JAKARTA - Biaya Kereta Cepat Jakarta-Bandung (KCJB) mencapai USD6,07 miliar. Jumlah tersebut terdiri atas pembiayaan Engineering Procurement Construction (EPC) sebesar USD4,8 miliar dan USD1,3 miliar untuk non-EPC.
Direktur Keuangan dan Manajemen Risiko KAI, Salusra Wijaya menyebut, dalam hitungan awal konsorsium BUMN atau PT Pilar Sinergi BUMN Indonesia (PSBI) anggaran KCJB mencapai USD6,07 miliar.
Namun begitu, sejak dilakukan kajian dengan bantuan konsultan anggaran justru mengalami pembengkakan (cost overrun). Di mana estimasi disusun sejak November 2020 lalu, perhitungannya justru melebar hingga angka USD8,6 miliar. Perubahan angka terjadi setelah adanya perubahan biaya, harga, hingga penundaan proyek karena perkara pembebasan lahan.
Karena itu, perkiraan konsorsium Indonesia bahwa anggaran KCJB berada di dalam skenario low and high. Low mencapai USD9,9 miliar dan high USD11 miliar. Artinya, cost overrun yang terjadi dengan skenario tersebut adalah sekitar USD3,8-4,9 miliar.
Baca Juga: 5 Fakta Proyek Kereta Cepat Jakarta-Bandung Pakai APBN hingga Balik Modal 40 Tahun
"Kalau dibuat ringkasan, ini penyebab utama kenapa terjadi cost overrun. Terbesar porsi COR di EPC," ujar Salusra dalam RDP bersama Komisi VI DPR beberapa waktu lalu, dikutip, Jumat (15/10/2021).

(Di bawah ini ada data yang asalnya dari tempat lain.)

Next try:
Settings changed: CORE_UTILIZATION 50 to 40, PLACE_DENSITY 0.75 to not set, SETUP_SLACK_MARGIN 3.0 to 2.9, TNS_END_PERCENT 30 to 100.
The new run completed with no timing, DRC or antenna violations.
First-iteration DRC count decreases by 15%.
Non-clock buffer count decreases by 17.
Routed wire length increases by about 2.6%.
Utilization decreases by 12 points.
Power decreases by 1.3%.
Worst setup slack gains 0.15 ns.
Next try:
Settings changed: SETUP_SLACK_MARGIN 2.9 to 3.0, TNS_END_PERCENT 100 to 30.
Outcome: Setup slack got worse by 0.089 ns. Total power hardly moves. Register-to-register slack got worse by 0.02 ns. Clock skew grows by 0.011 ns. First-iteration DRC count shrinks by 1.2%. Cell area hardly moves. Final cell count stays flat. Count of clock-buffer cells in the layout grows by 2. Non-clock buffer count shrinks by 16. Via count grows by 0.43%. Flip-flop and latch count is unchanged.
What follows belongs to an exercise in optimizing a design on an open flow for small area, a short achievable clock period and few clock cycles per item; a production flow would make more cautious choices. The clock port is modelled as an ideal driver; clocking choices that lean on that would not hold on a real chip. Power figures rest on the tool's default switching activity, not on a simulated workload.

==> module ptc_builder, before the edit <==
module ptc_builder (
    input  wire        clk,
    input  wire        rst,
    input  wire        start,
    output wire        start_ready,
    input  wire [7:0]  cfg_dtype,
    input  wire [31:0] cfg_total,
    input  wire [15:0] cfg_cyl,
    input  wire [7:0]  cfg_heads,
    input  wire [7:0]  cfg_sect,
    input  wire [7:0]  cfg_ilv,
    input  wire [31:0] cfg_nfull,
    output wire [7:0]  rsvd_addr,
    input  wire [7:0]  rsvd_data,
    output wire        out_valid,
    input  wire        out_ready,
    output wire [7:0]  out_data,
    output wire        res_valid,
    output wire        res_refused,
    output wire        res_warn
);
    reg        scan;         
    reg        srdy;         
    reg        pend;         
    reg        act;          
    reg        ov;           
    reg        rv;           
    reg        rref;         
    reg        rwarn;        
    reg  [7:0] od;           
    reg  [8:0] p;            
    reg [15:0] romx;         
    reg  [7:0] dtype;
    reg [23:0] total;
    reg [15:0] cyl;
    reg  [7:0] heads;
    reg  [7:0] sect;
    reg  [7:0] ilv;
    reg  [3:0] n4;           
    reg        big;          
    reg        wtop;         
    assign start_ready = srdy;
    assign out_valid   = ov;
    assign out_data    = od;
    assign res_valid   = rv;
    assign res_refused = rref;
    assign res_warn    = rwarn;
    wire [8:0] laddr = {p[1], p[8:2], p[0]};
    wire [7:0] off   = laddr[7:0];
    assign rsvd_addr = off;
    wire nz   = big | (n4 != 4'd0);          
    wire warn = wtop | (total[15:0] != 16'd0) | (total[19:16] != n4);
    wire rsvd_off = (off == 8'h08) | (off == 8'h0F) | (off == 8'h10) | (off >= 8'h15);
    wire [3:0] nm1 = n4 - 4'd1;
    wire [7:0] kx0 = big ? 8'hA0
                   : {4'h5, n4[0] ? n4 : {~n4[2] & ~n4[1], ~n4[1], 2'b10}};
    wire [7:0] kx1 = big ? 8'hB9
                   : {1'b0, ~(n4 == 4'd1 || n4 == 4'd3), 2'b00, nm1 ^ 4'h6};
    wire [15:0] kx = {kx1, kx0};
    wire [7:0] cks0 = romx[7:0]  ^ kx[7:0]  ^ dtype ^ total[15:8] ^ cyl[15:8] ^ sect;
    wire [7:0] cks1 = romx[15:8] ^ kx[15:8] ^ total[7:0] ^ total[23:16] ^ cyl[7:0]
                    ^ heads ^ ilv;
    wire [3:0] ei = laddr[7:4];              
    wire [3:0] eb = laddr[3:0];              
    wire i_lt = big | (ei < n4);             
    wire i_eq = ~big & (ei == n4);           
    wire i_le = i_lt | i_eq;
    wire [3:0] eim1 = ei - 4'd1;
    wire [3:0] eip1 = ei + 4'd1;
    reg [7:0] hbyte, ebyte;
    always @(*) begin
        case (off)
            8'h00, 8'h01: hbyte = 8'hAE;
            8'h02:        hbyte = cks0;
            8'h03:        hbyte = cks1;
            8'h04:        hbyte = dtype;
            8'h05:        hbyte = total[7:0];
            8'h06:        hbyte = total[15:8];
            8'h07:        hbyte = total[23:16];
            8'h09:        hbyte = cyl[7:0];
            8'h0A:        hbyte = cyl[15:8];
            8'h0B:        hbyte = heads;
            8'h0C:        hbyte = sect;
            8'h0D:        hbyte = ilv;
            8'h11, 8'h12, 8'h13, 8'h14: hbyte = 8'hFF;
            default:      hbyte = 8'h00;
        endcase
        case (eb)
            4'd0: ebyte = !i_le ? 8'h00 : (ei == 4'd0) ? 8'h01 : (ei == 4'd1) ? 8'h00
                        : {4'hF, 4'd1 - ei};                
            4'd1: ebyte = (i_le && ei >= 4'd2) ? 8'hFF : 8'h00;
            4'd2: ebyte = !i_le ? {4'd0, n4} : (ei == 4'd0) ? 8'h00 : (ei == 4'd1) ? 8'h01
                        : {4'd0, eim1};
            4'd3: ebyte = i_lt ? 8'hFF : i_eq ? {4'd0, nm1} : 8'h00;
            4'd4: ebyte = i_lt ? 8'hFF : 8'h00;
            4'd5: ebyte = (ei < 4'd4 && (ei == 4'd0 || i_lt)) ? 8'h40 : 8'h00;
            4'd6: ebyte = 8'hC1;
            4'd7: ebyte = 8'hC5;
            4'd8: ebyte = (ei < 4'd9) ? {4'hB, eip1} : 8'hB1;
            4'd9: ebyte = (ei < 4'd9) ? 8'hA0 : {4'hB, ei - 4'd9};
            default: ebyte = 8'hA0;
        endcase
    end
    wire       use_rom = ~laddr[8] & rsvd_off;
    wire [7:0] lbyte   = laddr[8] ? ebyte : hbyte;
    wire [7:0] nbyte   = use_rom ? rsvd_data : lbyte;
    wire idle_out = ~act & ~ov;
    wire begin_b  = pend & nz & idle_out;    
    wire refuse   = pend & ~nz & idle_out;   
    wire load     = (act & (~ov | out_ready)) | begin_b;
    wire plast    = (p == 9'd511);
    wire take     = start & srdy;
    wire pend_n = take | (pend & ~begin_b & ~refuse);
    wire act_n  = load ? ~plast : act;
    always @(posedge clk) begin
        if (rst) begin
            scan  <= 1'b1;
            srdy  <= 1'b0;
            pend  <= 1'b0;
            act   <= 1'b0;
            ov    <= 1'b0;
            rv    <= 1'b0;
            p     <= 9'd0;
            romx  <= 16'd0;
        end else begin
            rv   <= (ov & ~act & out_ready) | refuse;   
            pend <= pend_n;
            act  <= act_n;
            srdy <= ~scan & ~pend_n & ~act_n;
            if (scan) begin
                if (rsvd_off) begin
                    if (p[0]) romx[15:8] <= romx[15:8] ^ rsvd_data;
                    else      romx[7:0]  <= romx[7:0]  ^ rsvd_data;
                end
                p <= p + {7'd0, p[0], 1'b1};
                if (off == 8'hFF) scan <= 1'b0;
            end else if (load) begin
                p <= p + 9'd1;
            end
            if (load)
                ov <= 1'b1;
            else if (out_ready)
                ov <= 1'b0;
        end
    end
    always @(posedge clk) begin
        if (load)
            od <= nbyte;
        if (srdy) begin
            dtype <= cfg_dtype;
            total <= cfg_total[23:0];
            cyl   <= cfg_cyl;
            heads <= cfg_heads;
            sect  <= cfg_sect;
            ilv   <= cfg_ilv;
            n4    <= cfg_nfull[3:0];
            big   <= (cfg_nfull[31:4] != 28'd0);
            wtop  <= (cfg_total[31:20] != cfg_nfull[15:4]) | (cfg_nfull[31:16] != 16'd0);
        end else if (!(pend && ov)) begin
            rref  <= ~nz;
            rwarn <= warn;
        end
    end
endmodule
Context: an optimization exercise on an open-source flow, tuned for small area, a short achievable clock period and few clock cycles per item. The choices shown serve that exercise and are no tape-out recipe. Function was checked by simulation only, so behaviour that the tests miss may differ from the original. No activity file was given, so power comes from the tool's default toggle rates.

==> flow/design.v <==
module bcmseq #(
    parameter [15:0] BASE_LOOP_TICKS = 16'd8,
    parameter [15:0] CALL_OVERHEAD   = 16'd2,
    parameter [15:0] FIRST_INTERVAL  = 16'd100
) (
    input  wire        clk,
    input  wire        rst,
    input  wire        cmd_valid,
    input  wire [51:0] cmd,
    output reg         cmd_ready,
    output reg         rsp_valid,
    output wire [7:0]  rsp,
    input  wire [1:0]  rot,
    output reg         hm_en,
    output reg         hm_we,
    output reg  [10:0] hm_addr,
    output wire [7:0]  hm_wdata,
    input  wire [7:0]  hm_rdata,
    output reg         sm_en,
    output reg  [10:0] sm_addr,
    input  wire [7:0]  sm_rdata,
    output reg         tmr_load,
    output wire [15:0] tmr_period,
    output reg         tmr_stop,
    input  wire        tmr_expire,
    output reg         p_blank,
    output reg         p_lat,
    output reg         p_clk,
    output reg  [3:0]  p_addr,
    output reg  [5:0]  p_data
);
    localparam [3:0] OP_BEGIN    = 4'h1,
                     OP_STOP     = 4'h2,
                     OP_SETPIXEL = 4'h3,
                     OP_SWAPREQ  = 4'h4,
                     OP_RDSTAT   = 4'h5,
                     OP_COPYFWD  = 4'h6,
                     OP_BUFRD    = 4'h7,
                     OP_BUFWR    = 4'h8;
    localparam [15:0] BC2  = BASE_LOOP_TICKS + {CALL_OVERHEAD[14:0], 1'b0};
    localparam [15:0] DUR0 = BC2 - CALL_OVERHEAD;
    localparam [15:0] DUR1 = {BC2[14:0], 1'b0} - CALL_OVERHEAD;
    localparam [15:0] DUR2 = {BC2[13:0], 2'b0} - CALL_OVERHEAD;
    localparam [15:0] DUR3 = {BC2[12:0], 3'b0} - CALL_OVERHEAD;
    function [4:0] band_hi(input [2:0] r, input [1:0] b);
        begin
            case ({r, b})
                5'b000_00: band_hi = 5'd0;   5'b000_01: band_hi = 5'd1;   5'b000_10: band_hi = 5'd2;
                5'b001_00: band_hi = 5'd3;   5'b001_01: band_hi = 5'd4;   5'b001_10: band_hi = 5'd5;
                5'b010_00: band_hi = 5'd6;   5'b010_01: band_hi = 5'd7;   5'b010_10: band_hi = 5'd8;
                5'b011_00: band_hi = 5'd9;   5'b011_01: band_hi = 5'd10;  5'b011_10: band_hi = 5'd11;
                5'b100_00: band_hi = 5'd12;  5'b100_01: band_hi = 5'd13;  5'b100_10: band_hi = 5'd14;
                5'b101_00: band_hi = 5'd15;  5'b101_01: band_hi = 5'd16;  5'b101_10: band_hi = 5'd17;
                5'b110_00: band_hi = 5'd18;  5'b110_01: band_hi = 5'd19;  5'b110_10: band_hi = 5'd20;
                5'b111_00: band_hi = 5'd21;  5'b111_01: band_hi = 5'd22;  5'b111_10: band_hi = 5'd23;
                default:   band_hi = 5'd0;
            endcase
        end
    endfunction
    reg        active;
    reg        pending;      
    reg        swapreq;
    reg        back;         
    reg [1:0]  plane;        
    reg [2:0]  row;
    reg        h_idle;
    reg        st_fill, st_rd, st_cp, st_wr, st_stop;
    reg        is_px, is_cp;
    reg [1:0]  k;            
    reg        bot;
    reg [2:0]  p1, p2, p3;   
    reg        r0, g0, b0;   
    reg [7:0]  d;            
    reg        run;          
    reg        go;           
    reg        sh;           
    reg        m3;           
    reg        fz;           
    reg [4:0]  c;            
    reg [1:0]  ph;
    reg [1:0]  t0, t32;      
    reg [6:2]  tp;           
    wire        accept = cmd_valid & cmd_ready;
    wire [3:0]  op     = cmd[51:48];
    wire [15:0] cx     = cmd[47:32];
    wire [15:0] cy     = cmd[31:16];
    wire [15:0] cc     = cmd[15:0];
    wire op_begin = (op == OP_BEGIN);
    wire op_stop  = (op == OP_STOP);
    wire op_px    = (op == OP_SETPIXEL);
    wire op_swap  = (op == OP_SWAPREQ);
    wire op_stat  = (op == OP_RDSTAT);
    wire op_copy  = (op == OP_COPYFWD);
    wire op_bufrd = (op == OP_BUFRD);
    wire op_bufwr = (op == OP_BUFWR);
    wire in_range = rot[0] ? (~|cx[15:4] & ~|cy[15:5])
                           : (~|cx[15:5] & ~|cy[15:4]);
    reg [4:0] rx;
    reg [3:0] ry;
    always @(*) begin
        case (rot)
            2'd0:    begin rx = cx[4:0];  ry = cy[3:0];  end
            2'd1:    begin rx = ~cy[4:0]; ry = cx[3:0];  end
            2'd2:    begin rx = ~cx[4:0]; ry = ~cy[3:0]; end
            default: begin rx = cy[4:0];  ry = ~cx[3:0]; end
        endcase
    end
    wire [4:0] r3 = band_hi(ry[2:0], 2'd0);    
    wire [9:0] off = hm_addr[9:0];
    wire off_last = (off == 10'd767);
    wire [10:0] cy_off;
    assign cy_off[0] = ~is_px;
    genvar gi;
    generate
        for (gi = 0; gi < 10; gi = gi + 1) begin : g_inc
            if (gi == 4)
                assign cy_off[gi + 1] = (off[gi] & cy_off[gi]) | is_px;
            else
                assign cy_off[gi + 1] = off[gi] & cy_off[gi];
        end
    endgenerate
    wire [9:0] off_inc = off ^ cy_off[9:0];
    reg [7:0] mg;
    always @(*) begin
        mg = hm_rdata;
        if (is_px) begin
            case (k)
                2'd0: if (!bot) mg[4:2] = p1;
                      else begin mg[7:5] = p1; mg[1:0] = {b0, g0}; end
                2'd1: if (!bot) begin mg[4:2] = p2; mg[0] = b0; end
                      else begin mg[7:5] = p2; mg[1] = r0; end
                default: if (!bot) begin mg[4:2] = p3; mg[1:0] = {g0, r0}; end
                      else mg[7:5] = p3;
            endcase
        end
    end
    assign hm_wdata = d;
    assign rsp      = d;
    wire wr_done   = is_cp ? off_last : (~is_px | k[1]);
    wire fill_done = st_fill & off_last & (hm_addr[10] ^ back);
    wire       c31     = &c;
    wire       c0      = ~|c;
    wire [1:0] lastph  = (m3 | ((plane == 2'd0) & c0)) ? 2'd2 : 2'd1;
    wire       at_last = (ph == lastph);
    wire       pre     = m3 ? (ph == 2'd1) : (ph == 2'd0);    
    wire       dec     = run & c31 & pre;                    
    wire       dpos    = run & c31 & at_last;                
    wire       wrap    = run & c0 & at_last;                 
    wire       stop_acc = accept & op_stop;
    wire       take    = (pending | tmr_expire) & active & ~stop_acc & (dec | ~run);
    reg        n_fill, n_rd, n_cp, n_wr, n_stop;
    always @(*) begin
        n_fill = st_fill & ~fill_done;
        n_stop = st_stop & run;
        n_rd   = st_wr & ~wr_done;
        n_cp   = st_rd;
        n_wr   = st_cp & (is_px | is_cp);
        if (accept) begin
            n_fill = op_begin;
            n_stop = op_stop;
            n_rd   = (op_px & in_range) | op_copy | op_bufrd;
            n_wr   = op_bufwr;
        end
    end
    wire n_idle = ~(n_fill | n_rd | n_cp | n_wr | n_stop);
    wire n_fz   = take | (fz & ~p_lat);
    wire n_run  = take | (run & ~(wrap & ~go));
    wire       adv = dpos & go;
    reg [4:0]  n_c;
    reg [1:0]  n_ph;
    always @(*) begin
        if (!run) begin
            n_c  = 5'd31;
            n_ph = 2'd1;
        end else if (at_last) begin
            n_c  = c ^ {&c[3:0], &c[2:0], &c[1:0], c[0], 1'b1};
            n_ph = 2'd0;
        end else begin
            n_c  = c;
            n_ph = {ph[0], ~ph[0]};
        end
    end
    wire       wrap3 = (plane == 2'd3);
    wire       fwrap = wrap3 & (&row);
    wire       swap  = adv & fwrap & swapreq;
    reg [1:0]  n_plane;
    reg [2:0]  n_row;
    reg        n_back;
    always @(*) begin
        n_plane = plane;
        n_row   = row;
        n_back  = back ^ swap;
        if (adv) begin
            n_plane = {plane[1] ^ plane[0], ~plane[0]};
            if (wrap3)
                n_row = row ^ {&row[1:0], row[0], 1'b1};
        end
        if (fill_done) begin
            n_plane = 2'd3;
            n_row   = 3'd7;
            n_back  = 1'b0;
        end
    end
    reg [1:0] n_band;
    always @(*) begin
        case (n_plane)
            2'd0:    n_band = n_ph;
            2'd1:    n_band = 2'd0;
            2'd2:    n_band = 2'd1;
            default: n_band = 2'd2;
        endcase
    end
    reg [6:2] n_tp;
    always @(*) begin
        if (!active) n_tp = FIRST_INTERVAL[6:2];
        else case (plane)                   
            2'd1:    n_tp = DUR0[6:2];
            2'd2:    n_tp = DUR1[6:2];
            2'd3:    n_tp = DUR2[6:2];
            default: n_tp = DUR3[6:2];
        endcase
    end
    assign tmr_period = {9'd0, tp, active, 1'b0};
    always @(posedge clk) begin
        if (h_idle) begin
            hm_addr <= {back ^ op_copy, op_px ? {r3, rx} : cx[9:0]};
            d       <= {cc[7:1], cc[0] | (swapreq & op[2])};
            p1      <= {cc[2], cc[8],  cc[13]};
            p2      <= {cc[3], cc[9],  cc[14]};
            p3      <= {cc[4], cc[10], cc[15]};
            r0      <= cc[12];
            g0      <= cc[7];
            b0      <= cc[1];
            bot     <= ry[3];
            k       <= 2'd0;
            is_px   <= op_px;
            is_cp   <= op_copy;
        end else begin
            if ((st_fill & off_last) | ((st_rd | st_wr) & is_cp))
                hm_addr[10] <= ~hm_addr[10];
            if (st_fill) begin
                hm_addr[9:0] <= off_last ? 10'd0 : off_inc;
            end else if (st_wr) begin
                hm_addr[9:0] <= off_inc;
            end
            if (st_cp)
                d <= mg;
            if (st_wr)
                k <= {k[0], ~k[1] & ~k[0]};
        end
        if (rst) begin
            h_idle    <= 1'b1;
            st_fill   <= 1'b0;
            st_rd     <= 1'b0;
            st_cp     <= 1'b0;
            st_wr     <= 1'b0;
            st_stop   <= 1'b0;
            hm_en     <= 1'b0;
            hm_we     <= 1'b0;
            cmd_ready <= 1'b1;
            rsp_valid <= 1'b0;
            tmr_stop  <= 1'b0;
        end else begin
            h_idle    <= n_idle;
            st_fill   <= n_fill;
            st_rd     <= n_rd;
            st_cp     <= n_cp;
            st_wr     <= n_wr;
            st_stop   <= n_stop;
            hm_en     <= n_fill | n_rd | n_wr;
            hm_we     <= n_fill | n_wr;
            cmd_ready <= n_idle & ~n_fz;
            rsp_valid <= (accept & op_stat) | (st_cp & ~is_px & ~is_cp);
            tmr_stop  <= st_stop & ~run;
        end
        t32 <= sm_rdata[1:0];
        t0  <= t32;
        if (!pre)
            p_data <= (m3 & (ph == 2'd0)) ? {t0, t32, sm_rdata[1:0]} : sm_rdata[7:2];
        c       <= n_c;
        ph      <= n_ph;
        plane   <= n_plane;
        row     <= n_row;
        back    <= n_back;
        sm_addr <= {~n_back, band_hi(n_row, n_band), n_c};
        tp      <= n_tp;
        if (!run) begin
            m3 <= 1'b0;
            sh <= 1'b0;
        end else if (wrap) begin
            m3 <= (plane == 2'd0);
            sh <= 1'b1;
        end
        if (take)
            go <= 1'b1;
        else if (dec)
            go <= 1'b0;
        pending <= (pending | tmr_expire) & ~take & ~(accept & op_begin);
        if (swap | fill_done)
            swapreq <= 1'b0;
        else if (accept & op_swap)
            swapreq <= 1'b1;
        if (rst) begin
            run      <= 1'b0;
            sm_en    <= 1'b0;
            fz       <= 1'b0;
            active   <= 1'b0;
            p_blank  <= 1'b1;
            p_lat    <= 1'b0;
            p_clk    <= 1'b0;
            p_addr   <= 4'd0;
            tmr_load <= 1'b0;
        end else begin
            run   <= n_run;
            sm_en <= n_run;
            fz    <= n_fz;
            if (fill_done)
                active <= 1'b1;
            else if (stop_acc)
                active <= 1'b0;
            if (dec | take)
                p_blank <= 1'b1;
            else if (p_lat)
                p_blank <= 1'b0;
            p_lat    <= wrap & go;
            tmr_load <= (wrap & go) | (accept & op_begin);
            p_clk    <= run & sh & pre;
            if (fill_done)
                p_addr <= 4'd0;
            else if (dpos & sh)
                p_addr <= {1'b0, row};
        end
    end
endmodule
From an optimization exercise on the open Yosys and OpenROAD flow, aimed at small area, a short achievable clock period and few clock cycles; shortcuts taken in it are not production practice.
Function was checked by simulation only, so behaviour that the tests miss may differ from the original.
Power is estimated from default activity; no workload was simulated.

==> job 3098 <==
==> flow/design.v (excerpt) <==
module vs_resampler (
    input  wire        clk,
    input  wire        rst,
    input  wire        start,
    input  wire [1:0]  method,        
    input  wire [14:0] src_w,
    input  wire [14:0] src_h,
    input  wire [14:0] dst_w,
    input  wire [14:0] dst_h,
    input  wire [31:0] src_base,
    input  wire [15:0] src_stride,
    input  wire [31:0] dst_base,
    input  wire [15:0] dst_stride,
    output wire        done,
    output wire        err,
    output wire        rd_en,
    output wire [31:0] rd_addr,
    input  wire [7:0]  rd_data,
    output wire        wr_en,
    output wire [31:0] wr_addr,
    output wire [7:0]  wr_data
);
  localparam S_IDLE = 2'd0;
  localparam S_DIV  = 2'd1;
  localparam S_RUN  = 2'd2;
  localparam S_FIN  = 2'd3;
  reg [1:0] st;
  reg       err_r;
  reg       m4, mb, mn;
  wire start_ok = start && (st == S_IDLE || st == S_FIN);
  reg  [4:0]  cnt;
  reg  [14:0] rx, ry;         
  reg  [30:0] qx, qy;         
  reg  [15:0] rdx, rdy;       
  reg  [15:0] k0, k1;         
  reg  [31:0] sbase, dbase;
  reg  [15:0] sstride;
  reg  [14:0] sw_r, sh_r;
  reg  [15:0] dstride;
  reg  [14:0] dw_r, dh_r;
  wire        div_fin = (cnt == 5'd31);
  wire        nbx = qx[30];
  wire        nby = qy[30];
  wire [14:0] rx_n, ry_n;
  wire        qbx, qby;
  wire [15:0] dfx, dfy;
  vs_divider u_divx (.rem(rx), .nbit(nbx), .fin(div_fin), .den(dw_r),
                     .rem_next(rx_n), .qbit(qbx), .diff(dfx));
  vs_divider u_divy (.rem(ry), .nbit(nby), .fin(div_fin), .den(dh_r),
                     .rem_next(ry_n), .qbit(qby), .diff(dfy));
  wire [15:0] k_a   = (cnt == 5'd16) ? k0 : {k0[14:0], 1'b0};
  wire [15:0] k_sum = k_a + (((cnt == 5'd16) || qy[0]) ? sstride : 16'd0);
  reg  [30:0] xpos;           
  reg  [14:0] ex;             
  reg  [14:0] xrem;           
  reg  [15:0] fx_c;           
  reg         toff1;          
  reg  [1:0]  toff2, toff3;
  wire        last_col = (xrem == 15'd0);
  wire [14:0] ixn   = xpos[30:16];
  ...
clock: 16.0 ns
lec_check: 0
abc_clock_period_in_ps: 6000
cap_margin: 20
core_margin: 2
core_utilization: 50
slew_margin: 20
synth_memory_max_bits: 65536
standard.sh (not shown) runs the stock make flow with config.mk's settings and CLKGATE_MAP_FILE= SYNTH_SCRIPT=/design/flow/synth_recipe.tcl, a recipe that flattens the netlist after the stock synthesis.
==> flow/flow/run.sh <==
#!/bin/bash
set -euo pipefail
bash standard.sh SETUP_SLACK_MARGIN=11.2 finish > make_finish.log 2>&1
==> inputs of job 5075, as changes to job 3098 <==
--- a/flow/design.v
+++ b/flow/design.v
@@ -1110,16 +1110,16 @@
   reg  [4:0]  cnt;
   reg  [14:0] rx, ry;         
   reg  [30:0] qx, qy;         
   reg  [15:0] rdx, rdy;       
   reg  [15:0] k0, k1;         
   reg  [31:0] sbase, dbase;
   reg  [15:0] sstride;
-  reg  [14:0] sw_r, sh_r;
-  reg  [15:0] dstride;
+  wire [14:0] sw_r = src_w;
+  wire [14:0] sh_r = src_h;
   reg  [14:0] dw_r, dh_r;
   wire        div_fin = (cnt == 5'd31);
   wire        nbx = qx[30];
   wire        nby = qy[30];
   wire [14:0] rx_n, ry_n;
   wire        qbx, qby;
   wire [15:0] dfx, dfy;
@@ -1166,19 +1166,17 @@
   reg         cy_q;           
   reg         c16_q;          
   wire [15:0] ycs    = {1'b0, ey_q} + rdy;
   wire [16:0] gy_sum = {1'b0, gy_q} + {1'b0, qy[15:0]} + {16'd0, cy_q};
   wire signed [16:0] hi_step = hi_q + $signed({2'b00, qy[30:16]}) + $signed({16'd0, c16_q});
   wire [15:0] off_step = off_q + (c16_q ? k1 : k0);
   wire [14:0] ey_step  = cy_q ? ycs[14:0] : ey_q + ry;
-  wire [16:0] ycs_a    = {2'b00, ey_q} + {rdy[15], rdy} + {rdy[15], rdy};
-  wire [16:0] ycs_b    = {2'b00, ey_q} + {2'b00, ry} + {rdy[15], rdy};
-  wire        cy_nx    = (cy_q & ~ycs_a[16]) | (~cy_q & ~ycs_b[16]);
-  wire [16:0] gy_nx    = {1'b0, gy_sum[15:0]} + {1'b0, qy[15:0]};
-  wire        c16_nx   = gy_nx[16] | (cy_nx & (gy_nx[15:0] == 16'hffff));
+  wire [15:0] ycs_nx   = {1'b0, ey_step} + rdy;
+  wire        cy_nx    = ~ycs_nx[15];
+  wire [16:0] gy_nx    = {1'b0, gy_sum[15:0]} + {1'b0, qy[15:0]} + {16'd0, cy_nx};
   reg  signed [16:0] rf;      
   reg  signed [16:0] rfn;     
   reg  [15:0] wo;             
   reg  [1:0]  kt;             
   reg         pa;             
   reg         dupf;           
   reg         ltsh;           
@@ -1386,15 +1384,15 @@
       end
       if (emit || q_stale) begin
         q_stale <= 1'b0;
         hi_q    <= hi_step;
         gy_q    <= gy_sum[15:0];
         ey_q    <= ey_step;
         cy_q    <= cy_nx;
-        c16_q   <= c16_nx;
+        c16_q   <= gy_nx[16];
         off_q   <= off_step;
         yrem_q  <= yrem_q - 15'd1;
       end
       if (mn) begin
         if (op_n) p_read <= 1'b1;
         else if (emit) p_read <= 1'b0;
       end
@@ -1445,17 +1443,14 @@
       p2v <= p1v;
       p3v <= p2v;
       p4v <= p3v;
       hl  <= p4v && p4l;
     end
     sbase     <= src_base;
     dw_r      <= dst_w;
-    sw_r      <= src_w;
-    sh_r      <= src_h;
-    dstride   <= dst_stride;
     dh_r      <= dst_h;
     sstride   <= src_stride;
     rd_addr_r <= sbase + {16'd0, rd_off};
     p1f <= mn || (kt == 2'd0);
     p1l <= mn || lastop;
     p1d <= !mn && dup_now;
     p2d <= p1d;
@@ -1558,15 +1553,15 @@
     vsum <= vbase + vdiff;
     if (vfin) begin
       vres_l <= vf_last;
       if (vf_first) begin
         wcol <= wcol + 15'd1;
         woff <= {1'b0, wcol + 15'd1};
       end else begin
-        woff <= woff + dstride;
+        woff <= woff + dst_stride;
       end
     end
     wr_data_r <= vres;
     dbase     <= dst_base;
     wr_addr_r <= dbase + {16'd0, woff};
   end
 endmodule
==> flow/flow/run.sh (replaced) <==
#!/bin/bash
set -euo pipefail
bash standard.sh SETUP_SLACK_MARGIN=10.8 finish > make_finish.log 2>&1
==> run notes <==
Cell count after placement - 11.5k
Syn Area/Cell - 8.87 um2
Fin crit share - 0.302
FF+latch count, synth - 1,204
Inverters - 738
DP HPWL - 177,000 um
Wire per inst - 20.5 um
Met1 Resource Use GR - 0.369
Status - finished clean
Fin util - 0.565
Post-CTS Repair Setup Buffers - 21
Global-route wire length before repair - 380,000 um
Synth cell types - 94
the above is filed under job 3098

Padahal, sebelum China resmi menjadi mitra PSBI dalam pengerjaan mega proyek itu, Jepang merupakan salah satu negara yang terlebih dahulu mengajukan proposal dengam nilai investasi yang diperkirakan mencapai USD 6,2 miliar. Artinya, proposal yang ditawarkan Jepang lebih murah dibandingkan China.
Bahkan, dalam skemanya investasi yang ditawarkam berupa pinjaman 75 persen dengan tenor 40 tahun dengan bunga 0,1 persen per tahunnya. Sayangnya, pemerintah Indonesia menolak proposal yang diajukan Jepang. Alasannya, proposal dianggap tidak sesuai dengan standar yang ditetapkan pemerintah. Perakara ini, membuat Duta Besar (Dubes) Jepang untuk Indonesia saat itu, Yasuaki Tanizaki merasa kecewa.
Baca Juga: Biaya Kereta Cepat Jakarta-Bandung Bengkak Rp69 Triliun, Erick Thohir Tunggu Audit BPKP
Padahal, kata Tanizaki, Jepang dalam lima tahun terakhir telah menghabiskan banyak uang untuk melakukan studi kelayakan proyek pembangunan kereta cepat tersebut. Bahkan, negeri Sakura itu telah menyesuaikan skema pembangunan dalam tiga tahun terakhir.